SAN DIEGO, — Sequenom, Inc. (NASDAQ: SQNM), a life sciences company providing innovative diagnostic testing and genetic analysis solutions, today announced its wholly-owned subsidiary, Sequenom Center for Molecular Medicine (Sequenom CMM), presented results from a study of its RetnaGene AMD laboratory-developed test to predict risk of disease progression during the 2012 Joint Meeting of the American Academy of Ophthalmology and the Asia-Pacific Academy of Ophthalmology in Chicago.

This Sequenom CMM laboratory-developed genetic test (LDT) combines patient disease stage with patient genetic variation to evaluate the risk of a patient with early or intermediate AMD to progress to advanced choroidal neovascularization (CNV) disease within 2, 5, and 10 years. CNV is the most common form of ‘wet’ advanced age-related macular degeneration (AMD), in which new blood vessels in the eye leak fluid, compromising central vision. Advanced disease impacts approximately 10 percent of AMD patients, but is associated with 90 percent of vision loss in AMD.

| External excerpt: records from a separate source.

From an optimization exercise on the open Yosys and OpenROAD flow, aimed at small area; shortcuts taken in it are not production practice. In this exercise RTL edits were held to simulation tests only and were not proved equivalent to the original. No activity file was given, so power comes from the tool's default toggle rates.

==> flow/design.v, too long to show whole: its modules and the start of the top module <==
// module pcie_us_axi_dma_rd: 1203 lines
// module pcie_us_axi_dma_wr: 859 lines
// module pcie_us_axi_dma: 265 lines
// module pcie_us_axi_dma_x64: 179 lines
module pcie_us_axi_dma_x64 (
    input  wire          clk,
    input  wire          rst,
    input  wire [63:0]   s_axis_rc_tdata,
    input  wire [1:0]    s_axis_rc_tkeep,
    input  wire          s_axis_rc_tvalid,
    output wire          s_axis_rc_tready,
    input  wire          s_axis_rc_tlast,
    input  wire [74:0]   s_axis_rc_tuser,
    output wire [63:0]   m_axis_rq_tdata,
    output wire [1:0]    m_axis_rq_tkeep,
    output wire          m_axis_rq_tvalid,
    input  wire          m_axis_rq_tready,
    output wire          m_axis_rq_tlast,
    output wire [59:0]   m_axis_rq_tuser,
    input  wire [63:0]   s_axis_read_desc_pcie_addr,
    input  wire [31:0]   s_axis_read_desc_axi_addr,
    input  wire [15:0]   s_axis_read_desc_len,
    input  wire [7:0]    s_axis_read_desc_tag,
    input  wire          s_axis_read_desc_valid,
    output wire          s_axis_read_desc_ready,
    output wire [7:0]    m_axis_read_desc_status_tag,
    output wire          m_axis_read_desc_status_valid,
    input  wire [63:0]   s_axis_write_desc_pcie_addr,
    input  wire [31:0]   s_axis_write_desc_axi_addr,
    input  wire [15:0]   s_axis_write_desc_len,
    input  wire [7:0]    s_axis_write_desc_tag,
    input  wire          s_axis_write_desc_valid,
    output wire          s_axis_write_desc_ready,
    output wire [7:0]    m_axis_write_desc_status_tag,
    output wire          m_axis_write_desc_status_valid,
    output wire [7:0]    m_axi_awid,
    output wire [31:0]   m_axi_awaddr,
    output wire [7:0]    m_axi_awlen,
    output wire [2:0]    m_axi_awsize,
    output wire [1:0]    m_axi_awburst,
    output wire          m_axi_awlock,
    output wire [3:0]    m_axi_awcache,
    output wire [2:0]    m_axi_awprot,
    output wire          m_axi_awvalid,
    input  wire          m_axi_awready,
    output wire [63:0]   m_axi_wdata,
    output wire [7:0]    m_axi_wstrb,
    output wire          m_axi_wlast,
    output wire          m_axi_wvalid,
    input  wire          m_axi_wready,
    input  wire [7:0]    m_axi_bid,
    input  wire [1:0]    m_axi_bresp,
    input  wire          m_axi_bvalid,
    output wire          m_axi_bready,
    output wire [7:0]    m_axi_arid,
    output wire [31:0]   m_axi_araddr,
    output wire [7:0]    m_axi_arlen,
    output wire [2:0]    m_axi_arsize,
    output wire [1:0]    m_axi_arburst,
    output wire          m_axi_arlock,
    output wire [3:0]    m_axi_arcache,
    output wire [2:0]    m_axi_arprot,
    output wire          m_axi_arvalid,
    input  wire          m_axi_arready,
    input  wire [7:0]    m_axi_rid,
    input  wire [63:0]   m_axi_rdata,
    input  wire [1:0]    m_axi_rresp,
    input  wire          m_axi_rlast,
    input  wire          m_axi_rvalid,
    output wire          m_axi_rready,
    input  wire          read_enable,
    input  wire          write_enable,
    input  wire          ext_tag_enable,
    input  wire [15:0]   requester_id,
    input  wire          requester_id_enable,
  // ...
==> flow/run.sh <==
#!/bin/bash
# synth_recipe.tcl (not shown) runs the flow's synth.tcl, then flattens the netlist and writes it again
# the make line also repeats each setting of config.mk as NAME=value (left out here)
make -C /OpenROAD-flow-scripts/flow DESIGN_CONFIG=/design/flow/config.mk WORK_HOME=/design/flow/orfs CLKGATE_MAP_FILE= SYNTH_SCRIPT=/design/flow/synth_recipe.tcl finish
==> flow/config.mk <==
export PLATFORM = sky130hd
export DESIGN_NAME = pcie_us_axi_dma_x64
export DESIGN_NICKNAME = pcie_us_axi_dma_x64
export VERILOG_FILES = /design/flow/design.v
export SDC_FILE = /design/flow/constraint.sdc
export NUM_CORES = 8
export LEC_CHECK = 0
export CAP_MARGIN = 20
export CORE_MARGIN = 2
export CORE_UTILIZATION = 60
export CTS_BUF_LIST = sky130_fd_sc_hd__clkbuf_8
export PLACE_DENSITY = 0.7
export SLEW_MARGIN = 20
==> flow/constraint.sdc <==
create_clock -name core_clock -period 10.0 [get_ports {clk}]
set_input_delay 2.0000 -clock core_clock [delete_from_list [all_inputs] [get_ports {clk}]]
set_output_delay 2.0000 -clock core_clock [all_outputs]
set_load 0.01 [all_outputs]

The clinical validation of the laboratory test predicting progression to CNV was conducted using patient DNA samples made available through the National Eye Institute’s Age-Related Eye Disease Study (AREDS). More than 2,000 patients were genotyped for 13 single nucleotide gene polymorphisms (SNPs) in genes previously shown to be associated with CNV. Sequenom CMM compared the predictive value of a phenotype model, based on the assessment of disease grade currently used in clinical practice. The predictive model that combined genotype with phenotype was found to be more accurate in predicting CNV progression (AUC=0.96) than the phenotype model alone based on disease grade (AUC=0.89), concluding that inclusion of the genotype assessment is more effective in predicting CNV progression compared with phenotype alone.

“Physicians today rely on an assessment of patient disease stage to predict the risk of progressing to CNV, and this genetic laboratory developed test will help improve the accuracy of prediction by assessing individual risk based on the genetic predisposition of the patient,” said Allan T. Bombard, M.D., Sequenom’s Chief Medical Officer.

The study was conducted in compliance with the Coriell Cell Repositories Institutional Review Board, in accordance with Department of Health and Human Services (45 CFR Part 46). The dataset used for the analysis was obtained from the National Eye Institute-Age-Related Eye Disease Study (NEI-AREDS) Genetic Repository. Funding support for AREDS was provided by the National Eye Institute grant N01-EY-0-2127, National Institutes of Health, Bethesda, Maryland.

At the meeting: Paper 30031594: Combining Genotype and Phenotype to Predict Progression to Choroidal Neovascularization (CNV) in Patients with AMD (Presented Monday, November 12, 3:42 PM in S406B)

About Sequenom

Sequenom, Inc. (NASDAQ: SQNM) is a life sciences company committed to improving healthcare through revolutionary genetic analysis solutions. Sequenom develops innovative technology, products and diagnostic tests that target and serve discovery and clinical research, and molecular diagnostics markets. The company was founded in 1994 and is headquartered in San Diego, California. Sequenom maintains a Web site at https://www.sequenom.com to which Sequenom regularly posts copies of its press releases as well as additional information about Sequenom. Interested persons can subscribe on the Sequenom Web site to email alerts or RSS feeds that are sent automatically when Sequenom issues press releases, files its reports with the Securities and Exchange Commission or posts certain other information to the Web site.

Sequenom CMM, LLC

Sequenom Center for Molecular Medicine® (Sequenom CMM), a CAP accredited and CLIA-certified molecular diagnostics laboratory, is developing a broad range of laboratory-developed tests with a focus on prenatal and ophthalmic diseases and conditions. These laboratory-developed tests provide beneficial patient management options for obstetricians, geneticists, maternal fetal medicine specialists, retinal specialists and ophthalmologists. Sequenom CMM is changing the landscape in genetic disorder diagnostics using proprietary cutting edge technologies.